‘The Fault In Our Stars’ Can Teach These 7 Real Life Lessons, So Don’t Ban It

Even though we're smack in the middle of Banned Books Week, a California middle school district has banned John Green's beloved The Fault in Our Stars following complaints from parents about inappropriate sexual content. I know what you're thinking: There are still middle schoolers (nevermind parents) in this world who haven't yet read The Fault in Our Stars? Isn't this two years and a movie too late?

Apparently not. For those of you hiding your head in the sand this year, Green's YA novel centers on two teenagers who meet in a cancer support group and fall in love. And as the Riverside schools parents' have now spoiled for you, they have sex. It's important to note that this sexual content takes up approximately 1.5 pages of the 318 pages, and the word "sex" is not even in the book. And if we're being nitpicky, the book doesn't so much have teens "having sex," as one mother says, but teens right before and after having sex.

Frankly, parent, you are blocking the freedom to read by removing it from libraries rather than just from your child. Again, we should all be tired of making the statement that by writing this book off as being about "teens dying of cancer who use crude language and have sex," but apparently we need to keep saying it. By dismissing a book that has a lot to say to middle school and high schoolers as being just about this, you are robbing children of the chance to experience so much more that the book can teach us.

1. Everyone you meet is fighting their own battles

At even its simplest, The Fault In Our Stars can be a wake-up call to some preteens — and, of course, adults as well — that you never quite know the struggles the people around you are going through. Don't be cruel.
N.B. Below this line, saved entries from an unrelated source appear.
===== config.mk =====
export PLATFORM = sky130hd
export DESIGN_NAME = nco_output_assembler_flat
export DESIGN_NICKNAME = d
export VERILOG_FILES = /design/src/rtl/nco_output_assembler_if.sv /design/src/rtl/nco_output_assembler.sv /design/src/flat_wrapper.sv
export SDC_FILE = /design/constraint.sdc
export NUM_CORES = 1
export LEC_CHECK = 0
export CAP_MARGIN = 20
export CORE_AREA = 5 5 96 98
export CTS_CLUSTER_DIAMETER = 120
export DETAILED_ROUTE_END_ITERATION = 12
export DIE_AREA = 0 0 101 103
export GPL_TIMING_DRIVEN = 0
export SYNTH_ARGS = -nofsm -noshare
export SYNTH_HDL_FRONTEND = slang
export SYNTH_SLANG_ARGS = --single-unit

===== constraint.sdc =====
create_clock -name clk -period 3.2 [get_ports clk]
set_clock_uncertainty 0.2 [all_clocks]
set_input_delay 0.64 -clock clk [delete_from_list [all_inputs] [get_ports clk]]
set_output_delay 0.64 -clock clk [all_outputs]
set_load 0.02 [all_outputs]

===== src/rtl/nco_output_assembler_if.sv =====
// Sample-bus bundle between the NCO core serialiser and the output assembler.
// master drives the load request and the beat bus; slave returns the assembled results.
interface nco_output_assembler_if #(
    parameter int DATA_W = 12,
    parameter int PIN_W  = 2,
    parameter int NUM_CH = 2
);
    localparam int CH_W = (NUM_CH > 1) ? $clog2(NUM_CH) : 1;

    logic                    start;
    logic [NUM_CH*PIN_W-1:0] din;
    logic                    neg_in;
    logic                    sat_en;
    logic                    sel_fmt;
    logic [CH_W-1:0]         sel_ch;
    logic [DATA_W-1:0]       dout;
    logic                    dout_vld;
    logic                    busy;
    logic [NUM_CH-1:0]       ovf;

    modport master (
        output start, din, neg_in, sat_en, sel_fmt, sel_ch,
        input  dout, dout_vld, busy, ovf
    );

    modport slave (
        input  start, din, neg_in, sat_en, sel_fmt, sel_ch,
        output dout, dout_vld, busy, ovf
    );
endinterface


===== src/rtl/nco_output_assembler.sv =====
// Rebuilds per-channel samples from a narrow pin bus (LSB chunk first), then applies
// optional negation/saturation and offset-binary formatting before a registered output.
module nco_output_assembler #(
    parameter int DATA_W = 12,
    parameter int PIN_W  = 2,
    parameter int NUM_CH = 2
) (
    input  logic                  clk,
    input  logic                  rst_n,
    nco_output_assembler_if.slave bus
);
    localparam int BEATS = DATA_W / PIN_W;
    localparam int CH_W  = (NUM_CH > 1) ? $clog2(NUM_CH) : 1;
    localparam int CNT_W = (BEATS > 1) ? $clog2(BEATS) : 1;
    localparam logic [CNT_W-1:0] LAST_BEAT = CNT_W'(BEATS - 1);
    localparam logic [DATA_W-1:0] MSB_MASK = {1'b1, {(DATA_W-1){1'b0}}};

    typedef enum logic [1:0] {IDLE, LOAD, CALC} state_t;

    state_t                   state, state_nxt;
    logic [CNT_W-1:0]         cnt, cnt_nxt;
    logic                     load_en, last_beat, calc_en;

    logic signed [DATA_W-1:0] asm_p0 [NUM_CH];
    logic                     neg_p0, sat_p0, fmt_p0;

    logic signed [DATA_W-1:0] res_nxt [NUM_CH];
    logic [NUM_CH-1:0]        ovf_nxt;
    logic [DATA_W-1:0]        res_p1 [NUM_CH];
    logic [NUM_CH-1:0]        ovf_p1;
    logic                     vld_p1;
    logic [DATA_W-1:0]        dout_mux;

    // Returns {overflow, result}; only the most-negative input can overflow on negation.
    function automatic logic [DATA_W:0] negate_sat(
        input logic signed [DATA_W-1:0] x,
        input logic                     neg,
        input logic                     sat
    );
        logic signed [DATA_W-1:0] r;
        logic                     o;
        o = neg && (x == $signed(MSB_MASK));
        r = neg ? -x : x;
        if (o && sat)
            r = $signed(~MSB_MASK);
        return {o, r};
    endfunction

    function automatic logic [DATA_W-1:0] to_format(
        input logic [DATA_W-1:0] r,
        input logic              fmt
    );
        return fmt ? (r ^ MSB_MASK) : r;
    endfunction

    always_ff @(posedge clk or negedge rst_n) begin
        if (!rst_n) begin
            state <= IDLE;
            cnt   <= '0;
        end else begin
            state <= state_nxt;
            cnt   <= cnt_nxt;
        end
    end

    always_comb begin
        state_nxt = state;
        cnt_nxt   = cnt;
        load_en   = 1'b0;
        last_beat = 1'b0;
        calc_en   = 1'b0;
        case (state)
            IDLE: begin
                if (bus.start) begin
                    state_nxt = LOAD;
                    cnt_nxt   = '0;
                end
            end
            LOAD: begin
                load_en = 1'b1;
                if (cnt == LAST_BEAT) begin
                    last_beat = 1'b1;
                    state_nxt = CALC;
                    cnt_nxt   = '0;
                end else begin
                    cnt_nxt = cnt + CNT_W'(1);
                end
            end
            CALC: begin
                calc_en   = 1'b1;
                state_nxt = IDLE;
            end
            default: state_nxt = IDLE;
        endcase
    end

    // Stage p0: beat assembly and control capture on the final beat
    always_ff @(posedge clk or negedge rst_n) begin
        if (!rst_n) begin
            for (int c = 0; c < NUM_CH; c++)
                asm_p0[c] <= '0;
            neg_p0 <= 1'b0;
            sat_p0 <= 1'b0;
            fmt_p0 <= 1'b0;
        end else if (load_en) begin
            for (int c = 0; c < NUM_CH; c++)
                asm_p0[c][int'(cnt)*PIN_W +: PIN_W] <= bus.din[c*PIN_W +: PIN_W];
            if (last_beat) begin
                neg_p0 <= bus.neg_in;
                sat_p0 <= bus.sat_en;
                fmt_p0 <= bus.sel_fmt;
            end
        end
    end

    always_comb begin
        ovf_nxt = '0;
        for (int c = 0; c < NUM_CH; c++) begin
            {ovf_nxt[c], res_nxt[c]} = negate_sat(asm_p0[c], neg_p0, sat_p0);
        end
    end

    // Stage p1: registered results, overflow flags and valid strobe
    always_ff @(posedge clk or negedge rst_n) begin
        if (!rst_n) begin
            for (int c = 0; c < NUM_CH; c++)
                res_p1[c] <= '0;
            ovf_p1 <= '0;
            vld_p1 <= 1'b0;
        end else begin
            vld_p1 <= calc_en;
            if (calc_en) begin
                for (int c = 0; c < NUM_CH; c++)
                    res_p1[c] <= to_format(res_nxt[c], fmt_p0);
                ovf_p1 <= ovf_nxt;
            end
        end
    end

    // Unregistered channel select; out-of-range selects read as zero
    always_comb begin
        dout_mux = '0;
        for (int c = 0; c < NUM_CH; c++) begin
            if (bus.sel_ch == CH_W'(c))
                dout_mux = res_p1[c];
        end
    end

    assign bus.dout     = dout_mux;
    assign bus.dout_vld = vld_p1;
    assign bus.busy     = (state != IDLE);
    assign bus.ovf      = ovf_p1;
endmodule


===== src/flat_wrapper.sv =====
// flat-port wrapper written by rule: the top's interface ports become plain ports
module nco_output_assembler_flat 
#(
    parameter int DATA_W = 12,
    parameter int PIN_W  = 2,
    parameter int NUM_CH = 2
)
  (clk, rst_n, bus_start, bus_din, bus_neg_in, bus_sat_en, bus_sel_fmt, bus_sel_ch, bus_dout, bus_dout_vld, bus_busy, bus_ovf);
  nco_output_assembler_if #(.DATA_W(DATA_W), .PIN_W(PIN_W), .NUM_CH(NUM_CH)) bus_i ();
  input  logic clk;
  input  logic rst_n;
  input wire logic [$bits(bus_i.start)-1:0] bus_start;
  input wire logic [$bits(bus_i.din)-1:0] bus_din;
  input wire logic [$bits(bus_i.neg_in)-1:0] bus_neg_in;
  input wire logic [$bits(bus_i.sat_en)-1:0] bus_sat_en;
  input wire logic [$bits(bus_i.sel_fmt)-1:0] bus_sel_fmt;
  input wire logic [$bits(bus_i.sel_ch)-1:0] bus_sel_ch;
  output wire logic [$bits(bus_i.dout)-1:0] bus_dout;
  output wire logic [$bits(bus_i.dout_vld)-1:0] bus_dout_vld;
  output wire logic [$bits(bus_i.busy)-1:0] bus_busy;
  output wire logic [$bits(bus_i.ovf)-1:0] bus_ovf;
  assign bus_i.start = bus_start;
  assign bus_i.din = bus_din;
  assign bus_i.neg_in = bus_neg_in;
  assign bus_i.sat_en = bus_sat_en;
  assign bus_i.sel_fmt = bus_sel_fmt;
  assign bus_i.sel_ch = bus_sel_ch;
  assign bus_dout = bus_i.dout;
  assign bus_dout_vld = bus_i.dout_vld;
  assign bus_busy = bus_i.busy;
  assign bus_ovf = bus_i.ovf;
  nco_output_assembler #(.DATA_W(DATA_W), .PIN_W(PIN_W), .NUM_CH(NUM_CH)) u_core (.clk(clk), .rst_n(rst_n), .bus(bus_i));
endmodule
Maybe seeing a girl your age with a nasal cannula, a boy with a prosthetic leg, or a blind boy behind sunglasses after this book will cause people to look at them with empathy, instead of as "other." Maybe they'll choose to be kind, to befriend, rather than to push aside or worse, bully.

2. It's OK to feel your feelings

Hazel spends so much of her live in a self-imposed bubble, pretending everything is fine to protect those around her. But this is the wrong idea, and she learns it. Your friends and family are put here to help you, so engage with them. Speak your fears, as Augustus does, and cry it out, egg cars, and break things, as Isaac does. You don't always have to put up a facade; let others in to help when you're going through something.
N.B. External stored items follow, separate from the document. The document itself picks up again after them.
File: src/rtl/mem_arb_pkg.sv
// Shared constants for the fetch/data memory-port arbiter and the address/data mux it steers.
package mem_arb_pkg;

  localparam logic [1:0] ARB_IDLE   = 2'd0;
  localparam logic [1:0] ARB_ACCESS = 2'd1;
  localparam logic [1:0] ARB_RESP   = 2'd2;

  localparam logic SEL_FETCH = 1'b0;
  localparam logic SEL_DATA  = 1'b1;

endpackage

File: src/rtl/arb_wait_counter.sv
// Wait-state counter for one memory access: clears on grant, counts stalled cycles, saturates.
module arb_wait_counter #(
  parameter int unsigned TIMEOUT_CYCLES = 16
) (
  input  logic clk,
  input  logic rst_n,
  input  logic clr_i,
  input  logic en_i,
  output logic tc_o
);

  localparam int unsigned CntW = $clog2(TIMEOUT_CYCLES + 1);
  localparam logic [CntW-1:0] TcVal  = CntW'(TIMEOUT_CYCLES - 1);
  localparam logic [CntW-1:0] MaxVal = CntW'(TIMEOUT_CYCLES);

  logic [CntW-1:0] cnt_q, cnt_d;

  always_comb begin
    cnt_d = cnt_q;
    if (clr_i) begin
      cnt_d = '0;
    end else if (en_i && (cnt_q != MaxVal)) begin
      cnt_d = cnt_q + 1'b1;
    end
  end

  always_ff @(posedge clk or negedge rst_n) begin
    if (!rst_n) begin
      cnt_q <= '0;
    end else begin
      cnt_q <= cnt_d;
    end
  end

  assign tc_o = (cnt_q == TcVal);

endmodule

File: src/rtl/mem_port_arbiter.sv
// Arbitrates the single memory port between instruction fetch (port 0) and load/store (port 1).
module mem_port_arbiter
  import mem_arb_pkg::*;
#(
  parameter int unsigned TIMEOUT_CYCLES = 16
) (
  input  logic clk,
  input  logic rst_n,
  input  logic req_0_i,
  input  logic req_1_i,
  input  logic we_1_i,
  input  logic mem_ready_i,
  output logic sel_o,
  output logic mem_valid_o,
  output logic mem_we_o,
  output logic ack_0_o,
  output logic ack_1_o,
  output logic busy_o,
  output logic err_o
);

  logic [1:0] state_q, state_d;
  logic       sel_q, sel_d;
  logic       valid_q, valid_d;
  logic       we_q, we_d;
  logic       ack_0_q, ack_0_d;
  logic       ack_1_q, ack_1_d;
  logic       busy_q, busy_d;
  logic       err_q, err_d;
  logic       last_q, last_d;
  logic       port;
  logic       cnt_clr, cnt_en, cnt_tc;

  arb_wait_counter #(
    .TIMEOUT_CYCLES(TIMEOUT_CYCLES)
  ) u_wait_counter (
    .clk  (clk),
    .rst_n(rst_n),
    .clr_i(cnt_clr),
    .en_i (cnt_en),
    .tc_o (cnt_tc)
  );

  // On a tie the port that did not win last time gets the grant.
  assign port = (req_0_i && req_1_i) ? ~last_q : (req_1_i ? SEL_DATA : SEL_FETCH);

  always_comb begin
    state_d = state_q;
    sel_d   = sel_q;
    valid_d = valid_q;
    we_d    = we_q;
    last_d  = last_q;
    ack_0_d = 1'b0;
    ack_1_d = 1'b0;
    err_d   = 1'b0;
    cnt_clr = 1'b0;
    cnt_en  = 1'b0;
    case (state_q)
      ARB_IDLE: begin
        if (req_0_i || req_1_i) begin
          state_d = ARB_ACCESS;
          sel_d   = port;
          we_d    = (port == SEL_DATA) && we_1_i;
          valid_d = 1'b1;
          last_d  = port;
          cnt_clr = 1'b1;
        end
      end
      ARB_ACCESS: begin
        if (mem_ready_i || cnt_tc) begin
          state_d = ARB_RESP;
          valid_d = 1'b0;
          we_d    = 1'b0;
          ack_0_d = (sel_q == SEL_FETCH);
          ack_1_d = (sel_q == SEL_DATA);
          err_d   = !mem_ready_i;
        end else begin
          cnt_en = 1'b1;
        end
      end
      ARB_RESP: begin
        state_d = ARB_IDLE;
      end
      default: begin
        state_d = ARB_IDLE;
        valid_d = 1'b0;
        we_d    = 1'b0;
      end
    endcase
    busy_d = (state_d != ARB_IDLE);
  end

  always_ff @(posedge clk or negedge rst_n) begin
    if (!rst_n) begin
      state_q <= ARB_IDLE;
      sel_q   <= SEL_FETCH;
      valid_q <= 1'b0;
      we_q    <= 1'b0;
      ack_0_q <= 1'b0;
      ack_1_q <= 1'b0;
      busy_q  <= 1'b0;
      err_q   <= 1'b0;
      last_q  <= SEL_DATA;
    end else begin
      state_q <= state_d;
      sel_q   <= sel_d;
      valid_q <= valid_d;
      we_q    <= we_d;
      ack_0_q <= ack_0_d;
      ack_1_q <= ack_1_d;
      busy_q  <= busy_d;
      err_q   <= err_d;
      last_q  <= last_d;
    end
  end

  assign sel_o       = sel_q;
  assign mem_valid_o = valid_q;
  assign mem_we_o    = we_q;
  assign ack_0_o     = ack_0_q;
  assign ack_1_o     = ack_1_q;
  assign busy_o      = busy_q;
  assign err_o       = err_q;

endmodule
File: config.mk
export PLATFORM = sky130hd
export DESIGN_NAME = mem_port_arbiter
export DESIGN_NICKNAME = d
export VERILOG_FILES = /design/src/rtl/mem_arb_pkg.sv /design/src/rtl/arb_wait_counter.sv /design/src/rtl/mem_port_arbiter.sv
export SDC_FILE = /design/constraint.sdc
export NUM_CORES = 1
export LEC_CHECK = 0
export CORE_UTILIZATION = 29
export DETAILED_ROUTE_END_ITERATION = 10
export PLACE_DENSITY_LB_ADDON = 0.05
export SYNTH_ARGS = -nofsm -noshare
export SYNTH_HDL_FRONTEND = slang
export SYNTH_SLANG_ARGS = --single-unit
File: constraint.sdc
create_clock -name clk -period 3 [get_ports clk]
set_clock_uncertainty 0.15 [all_clocks]
set_input_delay 0.9 -clock clk [delete_from_list [all_inputs] [get_ports clk]]
set_output_delay 0.9 -clock clk [all_outputs]
set_load 0.01 [all_outputs]
==> results of run 1 <==
==> through the flow <==
| step | setup slack [ps] | instance area, um^2 | utilization | hold WS, ps |
|---|---|---|---|---|
| after floorplan | 777.9 | 668.1 | - | 341.9 |
| after CTS | 605.4 | 857.1 | 0.3912 | 339.2 |
| final | 594.3 | 857.1 | 0.3912 | 331.0 |
| after global routing | 480.3 | 857.1 | 0.3912 | 389.4 |
| after global placement | 335.6 | 830.8 | 0.3792 | 307.1 |
| after detailed placement | 298.4 | 830.8 | 0.3792 | 315.6 |
==> state kept, by name, summed over array words and instances, names as in the netlist <==
register / count
ack_0_o: 1
ack_1_o: 1
busy_o: 1
err_o: 1
last_q: 1
mem_valid_o: 1
mem_we_o: 1
sel_o: 1
state_q: 2
u_wait_counter.cnt_q: 5
==> area by class of cell <==
type | count | area [um^2]
clock buffer | 4 | 26.28
fill | 234 | 1334
inverter | 4 | 15.01
multi-input combinational | 42 | 276.5
sequential | 15 | 376.6
tap | 28 | 35.03
timing repair buffer | 13 | 127.6
==> cell families after synthesis <==
logic type,after synthesis,share of synthesized area
buf+inv,4,0.02247
simple gates,26,0.2135
mux,2,0.02996
fa+ha+maj,3,0.05619
compound gates,11,0.1142
flops,15,0.5637
==> critical path: stages <==
cell and delay (ps):
clkdlybuf4s50_1 480, or4b_4 580, or3_1 360, a21oi_1 140
==> per-layer routing <==
layer | vias up | GRT usage | part of all wire
li1 | 253 | - | -
met1 | 249 | 0.1679 | 0.50
met2 | 12 | 0.1778 | 0.45
met3 | 2 | 0.06173 | 0.044
met4 | 0 | 0.05238 | 0.0090
met5 | - | 0 | 0
==> synth_stat cells (all sizes together) (2+ instances only) <==
cell	number
inv	4
nand2	5
and3	2
a21o	2
o21ai	4
dfrtp	14
nor2	8
ha	3
mux2i	2
==> power by group through the flow <==
| stage | clock network (mW) | registers (mW) | logic (mW) |
|---|---|---|---|
| 3_3_place_gp | 0 | 0.333 | 0.294 |
| 4_1_cts | 0.122 | 0.330 | 0.297 |
| 2_1_floorplan | 0 | 0.337 | 0.157 |
| 5_1_grt | 0.132 | 0.342 | 0.328 |
| 3_5_place_dp | 0 | 0.335 | 0.295 |
| 6_report | 0.116 | 0.331 | 0.290 |
==> how the worst min path moves through the flow <==
stage                                 start  slack, ps                      end  cells after the start
floorplan           u_wait_counter.cnt_q[0]        340  u_wait_counter.cnt_q[0]                      1
global placement                mem_valid_o        310              mem_valid_o                      2
detailed placement              mem_valid_o        320              mem_valid_o                      2
CTS                             mem_valid_o        340              mem_valid_o                      2
global route                    mem_valid_o        390              mem_valid_o                      2
finish                          mem_valid_o        330              mem_valid_o                      2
3. You are not defined by your illness

Words can't explain how much I wish I had this book when I was a preteen, coping with my own illness. For others who are struggling with the same diagnosis or congenital disease, it can truly teach us all to remember that, while an illness becomes a piece of who you are, it does not define you. And you know what? You can do this.

And for those who are lucky enough to have a healthy childhood, the novel can teach you to remember to never pigeonhole people, to allow them to open up and show you their whole person, behind the disease.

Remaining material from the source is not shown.